Though we all know the film is meant to be light-hearted and zany with a twist if sexual freedom and expression, this is somewhat ruined by the dinghy costumes and settings and the muddy quality of the film, giving it this all around dirty and perverse feeling that just doesn't blend. As for the people, well, we all know what Jane Fonda went on to do after Barbarella, and if you don't know and it's enough to keep you awake in the late hours of the night, covered in a cold sweat and on the verge of all out panic attack until you get the information you so desperately need on another person's personal life, then, well, feel free to type in "Jane+Fonda" on a search engine and see what comes up. If that doesn't work, try "I'm+such+an+ass+Please+shoot+me+now". Otherwise, John Phillip Law, who played Pygar, may be better known by MST3K fans for his work as the title character of Danger: Diabolik and Space Mutiny, and cinemasochist fans of Fred Olen Raye's "work" may also know him from Alienator, as opposed to the Bruno Mattei nightmare known as Alienators (A.K.A. Shocking Dark).
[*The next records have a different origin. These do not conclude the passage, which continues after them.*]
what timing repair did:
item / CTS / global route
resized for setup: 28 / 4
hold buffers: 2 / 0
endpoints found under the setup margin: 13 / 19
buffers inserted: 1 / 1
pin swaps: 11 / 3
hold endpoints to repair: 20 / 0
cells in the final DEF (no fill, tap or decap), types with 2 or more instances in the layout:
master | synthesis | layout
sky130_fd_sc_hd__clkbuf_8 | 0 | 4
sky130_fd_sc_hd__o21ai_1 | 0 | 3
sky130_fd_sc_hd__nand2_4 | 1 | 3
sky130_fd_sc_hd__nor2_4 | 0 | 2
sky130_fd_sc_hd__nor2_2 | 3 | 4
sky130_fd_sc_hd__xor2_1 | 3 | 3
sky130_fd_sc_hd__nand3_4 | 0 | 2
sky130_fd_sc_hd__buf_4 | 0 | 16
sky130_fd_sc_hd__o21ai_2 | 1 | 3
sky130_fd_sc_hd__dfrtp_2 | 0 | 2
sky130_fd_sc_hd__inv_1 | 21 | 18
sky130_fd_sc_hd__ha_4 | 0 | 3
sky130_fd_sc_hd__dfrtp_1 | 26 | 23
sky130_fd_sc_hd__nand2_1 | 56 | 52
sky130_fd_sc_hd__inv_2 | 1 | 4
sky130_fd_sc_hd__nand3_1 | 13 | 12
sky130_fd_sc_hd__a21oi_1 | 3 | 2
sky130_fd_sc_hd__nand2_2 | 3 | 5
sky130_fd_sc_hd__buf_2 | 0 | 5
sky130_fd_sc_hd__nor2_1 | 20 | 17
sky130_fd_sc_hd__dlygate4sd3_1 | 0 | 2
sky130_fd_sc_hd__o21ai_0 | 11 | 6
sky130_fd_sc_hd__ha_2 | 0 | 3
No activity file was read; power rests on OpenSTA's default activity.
[src/rtl/alu_issue_pkg.sv]
// Shared constants for the alu_issue slice: datapath width, default register count
// and the 3-bit ALU opcodes understood by the downstream ALU.
package alu_issue_pkg;

    localparam int WORD_SIZE     = 16;
    localparam int NREGS_DEFAULT = 8;

    typedef enum logic [2:0] {
        ALU_ADD = 3'd0,
        ALU_SUB = 3'd1,
        ALU_MUL = 3'd2,
        ALU_AND = 3'd3,
        ALU_OR  = 3'd4,
        ALU_XOR = 3'd5,
        ALU_SHL = 3'd6,
        ALU_SHR = 3'd7
    } alu_opcode_e;

endpackage

[src/rtl/alu_issue_regfile.sv]
// Architectural register file: one write port, three asynchronous read ports.
// Register 0 is hard-wired to zero and ignores writes.
module alu_issue_regfile #(
    parameter int NREGS = 8,
    parameter int WIDTH = 16,
    localparam int RW   = $clog2(NREGS)
) (
    input  logic             clk,
    input  logic             rst_n,
    input  logic             we,
    input  logic [RW-1:0]    waddr,
    input  logic [WIDTH-1:0] wdata,
    input  logic [RW-1:0]    raddr_a,
    output logic [WIDTH-1:0] rdata_a,
    input  logic [RW-1:0]    raddr_b,
    output logic [WIDTH-1:0] rdata_b,
    input  logic [RW-1:0]    raddr_c,
    output logic [WIDTH-1:0] rdata_c
);

    logic [WIDTH-1:0] mem [NREGS];

    always_ff @(posedge clk) begin
        if (!rst_n) begin
            for (int i = 0; i < NREGS; i++) begin
                mem[i] <= '0;
            end
        end else if (we && (waddr != '0)) begin
            mem[waddr] <= wdata;
        end
    end

    // Reads see the pre-write value on a writeback edge.
    assign rdata_a = (raddr_a == '0) ? '0 : mem[raddr_a];
    assign rdata_b = (raddr_b == '0) ? '0 : mem[raddr_b];
    assign rdata_c = (raddr_c == '0) ? '0 : mem[raddr_c];

endmodule

[src/rtl/alu_issue.sv]
// Single-issue ALU front end: operand read/select, RAW hazard check and writeback.
// Define ALU_ISSUE_FWD_EN to forward alu_out to a dependent issue instead of stalling.
module alu_issue
    import alu_issue_pkg::*;
#(
    parameter int NREGS = NREGS_DEFAULT,
    localparam int RW   = $clog2(NREGS)
) (
    input  logic                 clk,
    input  logic                 rst_n,
    input  logic                 instr_valid,
    output logic                 instr_ready,
    input  logic [2:0]           instr_op,
    input  logic [RW-1:0]        instr_rd,
    input  logic [RW-1:0]        instr_rs1,
    input  logic [RW-1:0]        instr_rs2,
    input  logic                 instr_imm_en,
    input  logic [WORD_SIZE-1:0] instr_imm,
    output logic [2:0]           alu_op,
    output logic [WORD_SIZE-1:0] alu_in1,
    output logic [WORD_SIZE-1:0] alu_in2,
    output logic                 alu_enable,
    input  logic [WORD_SIZE-1:0] alu_out,
    output logic                 busy,
    input  logic [RW-1:0]        dbg_addr,
    output logic [WORD_SIZE-1:0] dbg_data
);

    logic                 s1_valid, s2_valid;
    logic [RW-1:0]        s1_rd, s2_rd;
    logic [WORD_SIZE-1:0] rs1_data, rs2_data, op1, op2;
    logic                 use_rs1, use_rs2;
    logic                 s1_hit_rs1, s1_hit_rs2, s2_hit_rs1, s2_hit_rs2;
    logic                 hazard, accept;

    alu_issue_regfile #(
        .NREGS(NREGS),
        .WIDTH(WORD_SIZE)
    ) regfile (
        .clk     (clk),
        .rst_n   (rst_n),
        .we      (s2_valid),
        .waddr   (s2_rd),
        .wdata   (alu_out),
        .raddr_a (instr_rs1),
        .rdata_a (rs1_data),
        .raddr_b (instr_rs2),
        .rdata_b (rs2_data),
        .raddr_c (dbg_addr),
        .rdata_c (dbg_data)
    );

    // r0 never creates a dependency, and an immediate hides rs2 entirely.
    assign use_rs1    = (instr_rs1 != '0);
    assign use_rs2    = !instr_imm_en && (instr_rs2 != '0);
    assign s1_hit_rs1 = use_rs1 && s1_valid && (s1_rd == instr_rs1);
    assign s1_hit_rs2 = use_rs2 && s1_valid && (s1_rd == instr_rs2);
    assign s2_hit_rs1 = use_rs1 && s2_valid && (s2_rd == instr_rs1);
    assign s2_hit_rs2 = use_rs2 && s2_valid && (s2_rd == instr_rs2);

`ifdef ALU_ISSUE_FWD_EN
    assign hazard = s1_hit_rs1 || s1_hit_rs2;
`else
    assign hazard = s1_hit_rs1 || s1_hit_rs2 || s2_hit_rs1 || s2_hit_rs2;
`endif

    assign instr_ready = rst_n && !hazard;
    assign accept      = instr_valid && instr_ready;
    assign busy        = s1_valid || s2_valid;
    assign alu_enable  = s1_valid;

    always_comb begin
        op1 = rs1_data;
        op2 = instr_imm_en ? instr_imm : rs2_data;
`ifdef ALU_ISSUE_FWD_EN
        // The S2 result is on alu_out this cycle but not yet in the register file.
        if (s2_hit_rs1) op1 = alu_out;
        if (s2_hit_rs2) op2 = alu_out;
`endif
    end

    always_ff @(posedge clk) begin
        if (!rst_n) begin
            s1_valid <= 1'b0;
            s2_valid <= 1'b0;
            s1_rd    <= '0;
            s2_rd    <= '0;
            alu_op   <= '0;
            alu_in1  <= '0;
            alu_in2  <= '0;
        end else begin
            s1_valid <= accept;
            s2_valid <= s1_valid;
            s2_rd    <= s1_rd;
            if (accept) begin
                s1_rd   <= instr_rd;
                alu_op  <= instr_op;
                alu_in1 <= op1;
                alu_in2 <= op2;
            end
        end
    end

endmodule

[config.mk]
export PLATFORM = sky130hd
export DESIGN_NAME = alu_issue
export DESIGN_NICKNAME = d
export VERILOG_FILES = /design/src/rtl/alu_issue_pkg.sv /design/src/rtl/alu_issue_regfile.sv /design/src/rtl/alu_issue.sv
export SDC_FILE = /design/constraint.sdc
export NUM_CORES = 1
export LEC_CHECK = 0
export BUFFER_PORTS_ARGS = -buffer_cell sky130_fd_sc_hd__buf_2
export CORE_MARGIN = 1
export CORE_UTILIZATION = 59
export DETAILED_ROUTE_END_ITERATION = 6
export PLACE_DENSITY = 0.82
export SETUP_SLACK_MARGIN = 0.3
export SLEW_MARGIN = 30
export SYNTH_ARGS = -nofsm -noshare
export SYNTH_HDL_FRONTEND = slang
export SYNTH_SLANG_ARGS = --single-unit
[constraint.sdc]
create_clock -name clk -period 3 [get_ports clk]
set_input_delay 0.3 -clock clk [delete_from_list [all_inputs] [get_ports clk]]
set_output_delay 0.3 -clock clk [all_outputs]
set_load 0.02 [all_outputs]
### Word-level counts from Yosys, hierarchy flattened

Memories as Yosys holds them, arrays and structs flattened.
Index checks and enable logic that the tools add are counted.

* add/sub/neg operators: 0
* $mul: 0
* div/mod/pow operators: 0
* order comparisons: 0
* eq/ne operators: 4
* shifts and indexed selects: 0
* muxes and demuxes: 11
* bitwise gates (word level): 0
* reduce and logical (&&, ||, !) cells: 25

Operators with widths (count)
* 16-bit two-way mux: 5
* 16-bit OR reduction: 1
* 3-bit equality test: 4
* 1-bit logical AND: 12
* 3-bit logical NOT: 3
* 3-bit nonzero test: 3
* 1-bit two-way mux: 5
* 1-bit logical OR: 4
* 3-bit two-way mux: 1
* 1-bit logical NOT: 2

* register bits after elaboration: 43
* latch bits: 0
* memory bits (writable): 128
* memory bits (read-only): 0
* input bits: 51
* output and inout bits: 54
* logic and storage cells: 48
* memories kept: 1

Memories
* regfile.mem: depth 8, width 16, read ports 3, clocked after memory_dff 0, wr ports 8, RTL line alu_issue_regfile.sv:21 `logic [WIDTH-1:0] mem [NREGS];`

### Depth between registers and ports, before layout

* depth after elaboration: 10
* gate-level depth with buffers: 9
* gate-level depth less buffers: 6

### Cells and area by module

Synthesis repeated with hierarchy kept, for this count alone.

* cells, all modules: 782
* area, all modules: 9404.0 um2

By module, submodules not included
* alu_issue_regfile: times used 1, cells each 571, area each 7398.3 um2, sequential area each 3363.2 um2
* alu_issue: times used 1, cells each 211, area each 2005.7 um2, sequential area each 860.8 um2

### Least setup slack after synthesis

Ideal clock, no wire load.

* path kind: input to register
* start point: input port rst_n
* end point: memory regfile.mem[1][0], enable pin
* library setup time: 0.411 ns
* data arrival time: 1.942 ns
* required time: 2.589 ns
* setup slack: 0.647 ns
* stages on the path: 3
* path buffers: 1
* cells stage by stage: clkbuf_1 nand3b_1 o21ai_0

RTL lines
* start, declared: RTL line alu_issue.sv:10 `input logic rst_n,`
* end, declared: RTL line alu_issue_regfile.sv:21

### Worst setup path after layout

* start point: input port dbg_addr[0]
* end point: output port dbg_data[15]

* word-level cells in the longest chain between the ends: 2
* elaborated cells between the ends (all ways): 3
* classes of those cells: mux: 1; reduce/logical: 1; memory: 1

Ends and longest elaborated chain
* start, declared: RTL line alu_issue.sv:25 `input logic [RW-1:0] dbg_addr,`
* memory 8 x 16 bit / 3-bit logical NOT (equally long branches)
* 16-bit two-way mux *: RTL line alu_issue_regfile.sv:36 `assign rdata_c = (raddr_c == '0) ? '0 : mem[raddr_c];`
* end, declared: RTL line alu_issue.sv:26 `output logic [WORD_SIZE-1:0] dbg_data`

Mark *: on every way between the ends. The rest lies on a longest branch, timed or not.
He was also a part of the horror rock movie Night Train To Terror, but the only non-embarassing thing he probably ever did was as a voice on the Fox Kids now classic "Spider-Man" series, where he played the father of The Black Cat for two episodes... let's just say Mr. Phillip Law hasn't had an exactly "stellar" career and leave it at that, so as to save him any more embarrassment... what can I say, I'm feeling generous today. As for everyone else, there's not a lot they ever did that I care enough about to exert the energy to type them here. Finally, Frenchie director Roger Vadim died in February 2000 of cancer, after making a steady string of really French movies that I will never watch, even if you propped my eyelids open and tied me down Clockwork Orange style. He will go unmissed here in the Tomb, just as you all shall someday.

Sequels: Nope

If You Liked This Flick, Check Out: Flesh Gordon if you're looking for a sexual space farce that works, or Flash Gordon if you're looking for a campy adventure in the cosmos without the sex.